#### [Items from a dataset]
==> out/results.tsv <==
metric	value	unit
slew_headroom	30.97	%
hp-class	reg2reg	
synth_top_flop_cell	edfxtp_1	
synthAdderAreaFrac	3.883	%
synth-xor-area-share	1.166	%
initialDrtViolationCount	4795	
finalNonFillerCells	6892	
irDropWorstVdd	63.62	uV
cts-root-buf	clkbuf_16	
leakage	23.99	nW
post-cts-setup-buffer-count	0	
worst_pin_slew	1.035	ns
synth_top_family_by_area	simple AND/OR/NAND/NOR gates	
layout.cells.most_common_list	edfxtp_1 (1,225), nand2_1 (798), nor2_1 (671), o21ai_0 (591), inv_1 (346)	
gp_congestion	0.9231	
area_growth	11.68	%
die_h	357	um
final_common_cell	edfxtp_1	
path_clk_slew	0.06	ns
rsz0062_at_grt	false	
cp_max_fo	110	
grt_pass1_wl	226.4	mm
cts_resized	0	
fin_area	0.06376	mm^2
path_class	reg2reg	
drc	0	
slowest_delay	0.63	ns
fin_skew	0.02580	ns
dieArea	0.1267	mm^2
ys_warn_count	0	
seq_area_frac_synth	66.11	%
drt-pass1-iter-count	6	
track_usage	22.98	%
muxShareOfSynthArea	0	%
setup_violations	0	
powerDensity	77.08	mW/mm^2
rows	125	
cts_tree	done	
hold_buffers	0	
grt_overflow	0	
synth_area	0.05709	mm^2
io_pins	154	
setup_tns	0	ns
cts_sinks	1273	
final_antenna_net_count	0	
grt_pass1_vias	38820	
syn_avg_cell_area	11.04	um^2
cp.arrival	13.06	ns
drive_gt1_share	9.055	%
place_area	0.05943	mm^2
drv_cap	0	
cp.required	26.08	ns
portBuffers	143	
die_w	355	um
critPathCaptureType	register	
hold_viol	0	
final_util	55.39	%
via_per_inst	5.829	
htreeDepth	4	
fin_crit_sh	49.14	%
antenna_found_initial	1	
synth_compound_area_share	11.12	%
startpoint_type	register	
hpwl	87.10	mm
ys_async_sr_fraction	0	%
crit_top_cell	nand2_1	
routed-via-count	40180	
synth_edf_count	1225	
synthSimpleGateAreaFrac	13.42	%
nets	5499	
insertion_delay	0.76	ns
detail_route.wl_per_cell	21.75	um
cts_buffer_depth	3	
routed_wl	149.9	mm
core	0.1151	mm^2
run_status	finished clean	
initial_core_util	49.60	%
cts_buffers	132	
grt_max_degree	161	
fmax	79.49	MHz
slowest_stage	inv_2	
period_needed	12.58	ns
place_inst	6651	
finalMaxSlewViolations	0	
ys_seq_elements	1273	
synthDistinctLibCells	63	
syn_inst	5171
--- config.mk ---
export PLATFORM = sky130hd
export DESIGN_NAME = sorted_array_priority_queue
export DESIGN_NICKNAME = d
export VERILOG_FILES = /design/src/rtl/core/spq_pkg.sv /design/src/rtl/core/spq_ram.sv /design/src/rtl/core/spq_ctrl.sv /design/src/rtl/core/sorted_array_priority_queue.sv
export SDC_FILE = /design/constraint.sdc
export NUM_CORES = 2
export LEC_CHECK = 0
export BUFFER_PORTS_ARGS = -buffer_cell sky130_fd_sc_hd__buf_4
export CAP_MARGIN = 10
export CELL_PAD_IN_SITES_DETAIL_PLACEMENT = 0
export CELL_PAD_IN_SITES_GLOBAL_PLACEMENT = 1
export CORE_ASPECT_RATIO = 1.5
export CORE_UTILIZATION = 55
export DETAILED_ROUTE_END_ITERATION = 8
export GPL_TIMING_DRIVEN = 0
export PLACE_DENSITY = 0.84
export SLEW_MARGIN = 20
export SYNTH_ARGS = -nofsm -noshare
export SYNTH_HDL_FRONTEND = slang
export SYNTH_HIERARCHICAL = 1
export SYNTH_SLANG_ARGS = --single-unit
export TNS_END_PERCENT = 10
--- constraint.sdc ---
create_clock -name clk -period 7.8 [get_ports clk]
set_input_delay 0.39 -clock clk [delete_from_list [all_inputs] [get_ports clk]]
set_output_delay 0.39 -clock clk [all_outputs]
set_load 0.1 [all_outputs]
--- src/rtl/core/spq_pkg.sv ---
// ----------------------------------------------------------------------------
// spq_pkg
// Shared types and constants for the sorted-array priority queue.
// ----------------------------------------------------------------------------
package spq_pkg;

  localparam int CAPACITY = 64;
  localparam int IDX_W    = $clog2(CAPACITY);
  localparam int CNT_W    = $clog2(CAPACITY + 1);
  localparam int PRIO_W   = 32;
  localparam int TAG_W    = 16;
  localparam int OCC_W    = 7;
  localparam int KIND_W   = 2;
  localparam int STAT_W   = 2;

  localparam logic [KIND_W-1:0] KIND_ENQ   = 2'd0;
  localparam logic [KIND_W-1:0] KIND_DEQ   = 2'd1;
  localparam logic [KIND_W-1:0] KIND_PEEK  = 2'd2;
  localparam logic [KIND_W-1:0] KIND_CLEAR = 2'd3;

  localparam logic [STAT_W-1:0] ST_OK    = 2'd0;
  localparam logic [STAT_W-1:0] ST_EMPTY = 2'd1;
  localparam logic [STAT_W-1:0] ST_FULL  = 2'd2;

  typedef struct packed {
    logic signed [PRIO_W-1:0] prio;
    logic        [TAG_W-1:0]  tag;
  } entry_t;

  localparam int ENTRY_W = $bits(entry_t);

  typedef struct packed {
    logic signed [PRIO_W-1:0] prio;
    logic        [TAG_W-1:0]  tag;
    logic        [OCC_W-1:0]  occupancy;
    logic        [STAT_W-1:0] status;
  } result_t;

endpackage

#### [Activity]
Give back all the data exactly as it was written.

#### [Final answer]
==> out/results.tsv <==
metric	value	unit
slew_headroom	30.97	%
hp-class	reg2reg	
synth_top_flop_cell	edfxtp_1	
synthAdderAreaFrac	3.883	%
synth-xor-area-share	1.166	%
initialDrtViolationCount	4795	
finalNonFillerCells	6892	
irDropWorstVdd	63.62	uV
cts-root-buf	clkbuf_16	
leakage	23.99	nW
post-cts-setup-buffer-count	0	
worst_pin_slew	1.035	ns
synth_top_family_by_area	simple AND/OR/NAND/NOR gates	
layout.cells.most_common_list	edfxtp_1 (1,225), nand2_1 (798), nor2_1 (671), o21ai_0 (591), inv_1 (346)	
gp_congestion	0.9231	
area_growth	11.68	%
die_h	357	um
final_common_cell	edfxtp_1	
path_clk_slew	0.06	ns
rsz0062_at_grt	false	
cp_max_fo	110	
grt_pass1_wl	226.4	mm
cts_resized	0	
fin_area	0.06376	mm^2
path_class	reg2reg	
drc	0	
slowest_delay	0.63	ns
fin_skew	0.02580	ns
dieArea	0.1267	mm^2
ys_warn_count	0	
seq_area_frac_synth	66.11	%
drt-pass1-iter-count	6	
track_usage	22.98	%
muxShareOfSynthArea	0	%
setup_violations	0	
powerDensity	77.08	mW/mm^2
rows	125	
cts_tree	done	
hold_buffers	0	
grt_overflow	0	
synth_area	0.05709	mm^2
io_pins	154	
setup_tns	0	ns
cts_sinks	1273	
final_antenna_net_count	0	
grt_pass1_vias	38820	
syn_avg_cell_area	11.04	um^2
cp.arrival	13.06	ns
drive_gt1_share	9.055	%
place_area	0.05943	mm^2
drv_cap	0	
cp.required	26.08	ns
portBuffers	143	
die_w	355	um
critPathCaptureType	register	
hold_viol	0	
final_util	55.39	%
via_per_inst	5.829	
htreeDepth	4	
fin_crit_sh	49.14	%
antenna_found_initial	1	
synth_compound_area_share	11.12	%
startpoint_type	register	
hpwl	87.10	mm
ys_async_sr_fraction	0	%
crit_top_cell	nand2_1	
routed-via-count	40180	
synth_edf_count	1225	
synthSimpleGateAreaFrac	13.42	%
nets	5499	
insertion_delay	0.76	ns
detail_route.wl_per_cell	21.75	um
cts_buffer_depth	3	
routed_wl	149.9	mm
core	0.1151	mm^2
run_status	finished clean	
initial_core_util	49.60	%
cts_buffers	132	
grt_max_degree	161	
fmax	79.49	MHz
slowest_stage	inv_2	
period_needed	12.58	ns
place_inst	6651	
finalMaxSlewViolations	0	
ys_seq_elements	1273	
synthDistinctLibCells	63	
syn_inst	5171
--- config.mk ---
export PLATFORM = sky130hd
export DESIGN_NAME = sorted_array_priority_queue
export DESIGN_NICKNAME = d
export VERILOG_FILES = /design/src/rtl/core/spq_pkg.sv /design/src/rtl/core/spq_ram.sv /design/src/rtl/core/spq_ctrl.sv /design/src/rtl/core/sorted_array_priority_queue.sv
export SDC_FILE = /design/constraint.sdc
export NUM_CORES = 2
export LEC_CHECK = 0
export BUFFER_PORTS_ARGS = -buffer_cell sky130_fd_sc_hd__buf_4
export CAP_MARGIN = 10
export CELL_PAD_IN_SITES_DETAIL_PLACEMENT = 0
export CELL_PAD_IN_SITES_GLOBAL_PLACEMENT = 1
export CORE_ASPECT_RATIO = 1.5
export CORE_UTILIZATION = 55
export DETAILED_ROUTE_END_ITERATION = 8
export GPL_TIMING_DRIVEN = 0
export PLACE_DENSITY = 0.84
export SLEW_MARGIN = 20
export SYNTH_ARGS = -nofsm -noshare
export SYNTH_HDL_FRONTEND = slang
export SYNTH_HIERARCHICAL = 1
export SYNTH_SLANG_ARGS = --single-unit
export TNS_END_PERCENT = 10
--- constraint.sdc ---
create_clock -name clk -period 7.8 [get_ports clk]
set_input_delay 0.39 -clock clk [delete_from_list [all_inputs] [get_ports clk]]
set_output_delay 0.39 -clock clk [all_outputs]
set_load 0.1 [all_outputs]
--- src/rtl/core/spq_pkg.sv ---
// ----------------------------------------------------------------------------
// spq_pkg
// Shared types and constants for the sorted-array priority queue.
// ----------------------------------------------------------------------------
package spq_pkg;

  localparam int CAPACITY = 64;
  localparam int IDX_W    = $clog2(CAPACITY);
  localparam int CNT_W    = $clog2(CAPACITY + 1);
  localparam int PRIO_W   = 32;
  localparam int TAG_W    = 16;
  localparam int OCC_W    = 7;
  localparam int KIND_W   = 2;
  localparam int STAT_W   = 2;

  localparam logic [KIND_W-1:0] KIND_ENQ   = 2'd0;
  localparam logic [KIND_W-1:0] KIND_DEQ   = 2'd1;
  localparam logic [KIND_W-1:0] KIND_PEEK  = 2'd2;
  localparam logic [KIND_W-1:0] KIND_CLEAR = 2'd3;

  localparam logic [STAT_W-1:0] ST_OK    = 2'd0;
  localparam logic [STAT_W-1:0] ST_EMPTY = 2'd1;
  localparam logic [STAT_W-1:0] ST_FULL  = 2'd2;

  typedef struct packed {
    logic signed [PRIO_W-1:0] prio;
    logic        [TAG_W-1:0]  tag;
  } entry_t;

  localparam int ENTRY_W = $bits(entry_t);

  typedef struct packed {
    logic signed [PRIO_W-1:0] prio;
    logic        [TAG_W-1:0]  tag;
    logic        [OCC_W-1:0]  occupancy;
    logic        [STAT_W-1:0] status;
  } result_t;

endpackage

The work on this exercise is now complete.